In 2014, graduate students in the University of Maryland’s Urban Studies and Planning Program dipped their toes into the public engagement process associated with the development of a Montgomery County, Maryland, sector plan.

Lyttonsville is a historically African American hamlet in unincorporated Silver Spring. For much of the 20th century, Lyttonsville was Silver Spring’s other side of the tracks. Silver Spring was developed in the first half of the 20th century as a sundown suburb: a place where African Americans could not live (because of racial restrictive covenants) or shop, worship, and play (because of Jim Crow segregation).

Sign for one of Lee’s “restricted” subdivisions in NW Washington.
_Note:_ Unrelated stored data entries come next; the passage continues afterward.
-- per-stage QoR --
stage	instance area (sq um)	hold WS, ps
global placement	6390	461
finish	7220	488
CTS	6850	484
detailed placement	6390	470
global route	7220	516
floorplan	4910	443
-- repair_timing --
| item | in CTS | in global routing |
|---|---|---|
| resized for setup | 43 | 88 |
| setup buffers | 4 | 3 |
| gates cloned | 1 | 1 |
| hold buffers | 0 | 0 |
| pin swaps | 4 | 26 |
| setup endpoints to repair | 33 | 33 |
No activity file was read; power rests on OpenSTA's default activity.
Credit: DC Public Library/National Archives and Records Administration.

E. Brooke Lee (1892-1984) was a Democratic political boss in Montgomery County and he was one of Silver Spring’s earliest boosters and founders. Though he held various elected and appointed state and county offices, his primary career was in real estate development. Lee, through his North Washington Realty Company, transformed former farms into sprawling residential subdivisions. Each of Lee’s subdivisions contained racial restrictive covenants prohibiting African Americans from living there as homeowners and renters.
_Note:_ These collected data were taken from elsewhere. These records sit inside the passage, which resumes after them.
$ cat src/rtl/pulse_emitter.sv
// pulse_emitter: turns single-cycle request strobes into fixed-width high
// levels on line_out, each followed by a guaranteed low gap, so a downstream
// pulse tracer sees exactly one clean pulse per request. Requests that arrive
// while a pulse is in flight are queued in a saturating counter; a request
// that finds the queue full is dropped and flagged in a sticky overflow bit.
module pulse_emitter #(
  parameter int HOLD_LEN = 4,
  parameter int GAP_LEN  = 3,
  parameter int PEND_W   = 2
) (
  input  logic              clk,
  input  logic              rst_n,
  input  logic              pulse_in,
  input  logic              clr_ovf,
  output logic              line_out,
  output logic              busy,
  output logic [PEND_W-1:0] pending,
  output logic              overflow,
  output logic              tx_done
);

  localparam int MAXL = (HOLD_LEN > GAP_LEN) ? HOLD_LEN : GAP_LEN;
  localparam int CW   = (MAXL > 1) ? $clog2(MAXL) : 1;

  localparam logic [CW-1:0]     HOLD_LD  = CW'(HOLD_LEN - 1);
  localparam logic [CW-1:0]     GAP_LD   = CW'(GAP_LEN - 1);
  localparam logic [PEND_W-1:0] PEND_MAX = '1;

  localparam logic [1:0] IDLE = 2'd0;
  localparam logic [1:0] HIGH = 2'd1;
  localparam logic [1:0] GAP  = 2'd2;

  logic [1:0]    state;
  logic [CW-1:0] cnt;

  logic last_gap;
  logic queue_req;
  logic drop;

  // Last GAP edge: sequence completes and the next pulse may start here.
  // At every other busy edge a strobe goes to the queue instead.
  assign last_gap  = (state == GAP) && (cnt == '0);
  assign queue_req = pulse_in && ((state == HIGH) || ((state == GAP) && (cnt != '0)));
  assign drop      = queue_req && (pending == PEND_MAX);

  // busy is a decode of the state register only, never of inputs.
  assign busy = (state != IDLE);

  // Phase sequencer: IDLE -> HIGH (HOLD_LEN) -> GAP (GAP_LEN) -> next/IDLE.
  always_ff @(posedge clk or negedge rst_n) begin
    if (!rst_n) begin
      state    <= IDLE;
      cnt      <= '0;
      line_out <= 1'b0;
      tx_done  <= 1'b0;
    end else begin
      tx_done <= 1'b0;
      case (state)
        IDLE: begin
          if (pulse_in) begin
            state    <= HIGH;
            line_out <= 1'b1;
            cnt      <= HOLD_LD;
          end
        end
        HIGH: begin
          if (cnt != '0) begin
            cnt <= cnt - 1'b1;
          end else begin
            state    <= GAP;
            line_out <= 1'b0;
            cnt      <= GAP_LD;
          end
        end
        GAP: begin
          if (cnt != '0) begin
            cnt <= cnt - 1'b1;
          end else begin
            tx_done <= 1'b1;
            if ((pending != '0) || pulse_in) begin
              state    <= HIGH;
              line_out <= 1'b1;
              cnt      <= HOLD_LD;
            end else begin
              state <= IDLE;
            end
          end
        end
        default: begin
          state    <= IDLE;
          line_out <= 1'b0;
          cnt      <= '0;
        end
      endcase
    end
  end

  // Pending queue: saturating increment while busy; at the last GAP edge one
  // queued request is consumed, and a simultaneous strobe replaces it, so the
  // net count never grows there.
  always_ff @(posedge clk or negedge rst_n) begin
    if (!rst_n) begin
      pending <= '0;
    end else if (last_gap) begin
      if ((pending != '0) && !pulse_in) pending <= pending - 1'b1;
    end else if (queue_req && !drop) begin
      pending <= pending + 1'b1;
    end
  end

  // Sticky overflow; a drop on the same edge as clr_ovf keeps it set.
  always_ff @(posedge clk or negedge rst_n) begin
    if (!rst_n)       overflow <= 1'b0;
    else if (drop)    overflow <= 1'b1;
    else if (clr_ovf) overflow <= 1'b0;
  end

endmodule

$ cat config.mk
export PLATFORM = sky130hd
export DESIGN_NAME = pulse_emitter
export DESIGN_NICKNAME = d
export VERILOG_FILES = /design/src/rtl/pulse_emitter.sv
export SDC_FILE = /design/constraint.sdc
export NUM_CORES = 1
export LEC_CHECK = 0
export CAP_MARGIN = 20
export CELL_PAD_IN_SITES_DETAIL_PLACEMENT = 2
export CELL_PAD_IN_SITES_GLOBAL_PLACEMENT = 2
export CORE_UTILIZATION = 30
export CTS_BUF_LIST = sky130_fd_sc_hd__clkbuf_4 sky130_fd_sc_hd__clkbuf_8
export CTS_CLUSTER_DIAMETER = 80
export DETAILED_ROUTE_END_ITERATION = 8
export PLACE_DENSITY = 0.83
export SLEW_MARGIN = 5
export SYNTH_ARGS = -nofsm -noshare
export SYNTH_HDL_FRONTEND = slang
export SYNTH_SLANG_ARGS = --single-unit
$ cat constraint.sdc
create_clock -name clk -period 5.3 [get_ports clk]
set_clock_uncertainty 0.15 [all_clocks]
set_input_delay 1.06 -clock clk [delete_from_list [all_inputs] [get_ports clk]]
set_output_delay 1.06 -clock clk [all_outputs]
set_load 0.01 [all_outputs]
==> results of run 1 <==
==> worst max-delay path, stage by stage (launching register included) <==
cell and delay, ns:
dfrtp_1 0.50, or2_2 0.35, clkdlybuf4s50_1 0.48
==> final timing paths <==
| check | startpoint | endpoint | cells past startpoint |
|---|---|---|---|
| min in group asynchronous | rst_n | cnt[0] | 1 |
| max in group asynchronous | rst_n | state[1] | 1 |
| hold / removal | overflow | overflow | 1 |
| hold reg to reg | overflow | overflow | 1 |
| setup reg to reg | cnt[0] | cnt[0] | 5 |
| setup / recovery | state[1] | busy | 2 |
==> power by group <==
| group | switching, mW | leakage (nW) | internal, mW |
|---|---|---|---|
| clock | 0.0247 | 0.0184 | 0.0342 |
| combinational | 0.0731 | 0.168 | 0.0977 |
| sequential | 0.0420 | 0.110 | 0.0976 |
| total | 0.140 | 0.296 | 0.229 |
==> registers in the layout, summed over array words and instances (netlist names) <==
register  cells
cnt           2
pending       2
state         2
line_out      1
overflow      1
tx_done       1
==> kinds of logic (layout without fill, tap and decap cells) <==
logic type,count (synthesis),after routing
buffers and inverters,8,18
adders and majority gates,3,3
DFF,9,9
muxes,1,1
and+or+nand+nor,12,12
AOI/OAI and AO/OA,16,16
==> stage by stage <==
stage	std cells	setup WS (ns)	power, mW	cell area (um2)	util (%)
final	75	2.49	0.369	639	40.6
after global routing	75	2.42	0.403	639	40.6
after CTS	75	2.47	0.377	639	40.6
after floorplan	49	3.23	0.257	529	-
after detailed placement	71	2.58	0.315	609	38.7
after global placement	71	2.63	0.307	609	38.7
==> cells in the final DEF, fill, tap and decap left out, drive strengths merged, types with 2 or more instances in the layout <==
cell / n
a211oi: 2
o21ai: 2
inv: 5
o22ai: 3
and4bb: 2
or2: 2
clkdlybuf4s50: 9
dfrtp: 9
nand2: 2
ha: 2
clkbuf: 4
==> metal layers <==
| metal | up-vias | wire length, um | GRT usage (%) |
|---|---|---|---|
| met5 | - | 0 | 0 |
| met3 | 2 | 17 | 6.25 |
| met1 | 208 | 624 | 21.2 |
| li1 | 202 | - | - |
| met4 | 0 | 7 | 7.27 |
| met2 | 5 | 548 | 20.9 |
==> cell type report <==
class	count	area, um2	share of cell area (%)
Inverter	5	18.8	2.94
Sequential cell	9	225	35.2
Timing Repair Buffer	9	90.1	14.1
Multi-Input combinational cell	32	255	39.9
Tap cell	16	20.0	3.13
Clock buffer	4	30.0	4.70
==> qor.yml, run 1 <==
required_ns: 4.09
cellLeakagePower_nw: 0.296
synth_area_leader_cell: "dfrtp_1"
yosys_warnings: 0
grt_max_degree: 13
grt.total_usage_pct: 15.4
synth_simple_gate_area_share_pct: 16.5
synthCells: 49
cts_buffer_depth: 2
cts_setup_buffers: 0
synthArstFlopShare_pct: 100
wl_per_cell_um: 16.0
end_kind: "output port"
numClockSinks: 9
grt_pass1_vias: 399
cts_hold_buf: 0
clk_latency_ns: 0.26
rrSetupSlack_ns: 3.27
synth_top_family_by_area: "compound AO/OA/AOI/OAI gates"
status: "completed"
vias: 417
fp.dieArea_um2: 1940
maxSlewViolCount: 0
dp_hpwl_um: 861
cts_made_buffers: 3
fp.dieH_um: 44
rsz0062_at_grt: "no"
clkTransAtPathRegs_ns: 0.06
ys_types: 28
antenna_found_initial: 0
place.gp.congestion: 0.676
syn_avg_cell_area_um2: 10.8
area_growth_pct: 20.8
drv_cap: 0
setup_viol: 0
min_period_ns: 2.81
cts_repair_resize_count: 0
tightest_slew_ns: 0.439
hp-class: "reg2reg"
synth_top_area_share_pct: 42.6
synth_nets: 55
worstSetupPathType: "reg2out"
via_per_inst: 5.56
ir_drop_uv: 230
period_share_pct: 53.0
cts_max_level: 1
wl_um: 1200
final_nets: 66
synth_xor_area_share_pct: 0
cts_root_buffer: "clkbuf_4"
drtPass1Iterations: 5
synth_top_cells_by_count: "9 x dfrtp_1, 5 x inv_1, 3 x o22ai_1"
synth-compound-area-share_pct: 23.2
drtIter0Drc: 4
synth_edf_count: 0
synthAdderAreaFrac_pct: 6.62
relSlewSlack_pct: 70.7
grt-ovfl-total: 0
final_hold_viol_count: 0
io_buffers: 9
hold_ws_ns: 0.349
ant_nets: 0
muxShareOfSynthArea_pct: 1.89
ys_ff_latch: 9
fp.coreArea_um2: 1580
post_synth_main_area_contributors: "dfrtp_1 43%, and4bb_2 4.7%, ha_1 4.7%, buf_6 4.3%, inv_1 3.5%"
grt_pass1_wl_um: 2130
synth_flop_cell: "dfrtp_1"
drive_above_1_share_pct: 16.9
io_pins: 10
power_density_nw_per_um2: 577
cts_tree: "yes"
synth.most_common_cell: "dfrtp_1"
startpoint_type: "flop"
seq_area_frac_synth_pct: 42.6
antenna_cells: 0
cp.arrival_ns: 1.60
fillers: 174
fp-row-count: 14
setup-tns-final_ns: 0
drc: 0
critical_path.max_fanout: 12
timing.fmax_mhz: 356
fp.dieW_um: 44
syn_area_um2: 529
start_util_pct: 33.6
No activity file was read; power rests on OpenSTA's default activity.
==> inputs of run 2 (changes only) <==
- clock period: 5.3 -> 2.8 ns (I/O delays scaled with it)
==> results of run 2 <==
Same layout as run 1 (identical final DEF). Status: completed.
Main changes from that run: setup slack after placement 2.58 ns -> 0.581 ns; setup slack after layout 2.49 ns -> 0.491 ns; register-to-register setup slack 3.27 ns -> 0.77 ns; total power 0.369 mW -> 0.699 mW; worst IR drop on VDD 230 uV -> 435 uV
The only African Americans who could live in Lee’s subdivisions were domestic servants.

Typical covenants from properties Lee sold in Silver Spring. This deed was executed in 1930 for a lot in one of Lee’s Four Corners subdivisions.

There’s abundant evidence that Lee never renounced his white supremacist views, even as a septuagenarian. In the late 1960s as Montgomery County was debating and enacting civil rights laws outlawing discrimination in public accommodations and housing, Lee was railing against these laws in local newspapers describing them as “Anti-White Laws.”

The worst blow to the continued existence of the great suburban Montgomery County that her people have built since 1920 will come from the Anti-White laws — E. Brooke Lee, March, 1967.

And yet, the University of Maryland students, proposed a “Lyttonsville Historical Walking Tour” with a wayfinding sign dedicated to Lee and his contributions to the community.

Perhaps these students should literally go back to the drawing board with this one.

Lyttonsville and the Proposed Purple Line Station, Appendix B, p. 82.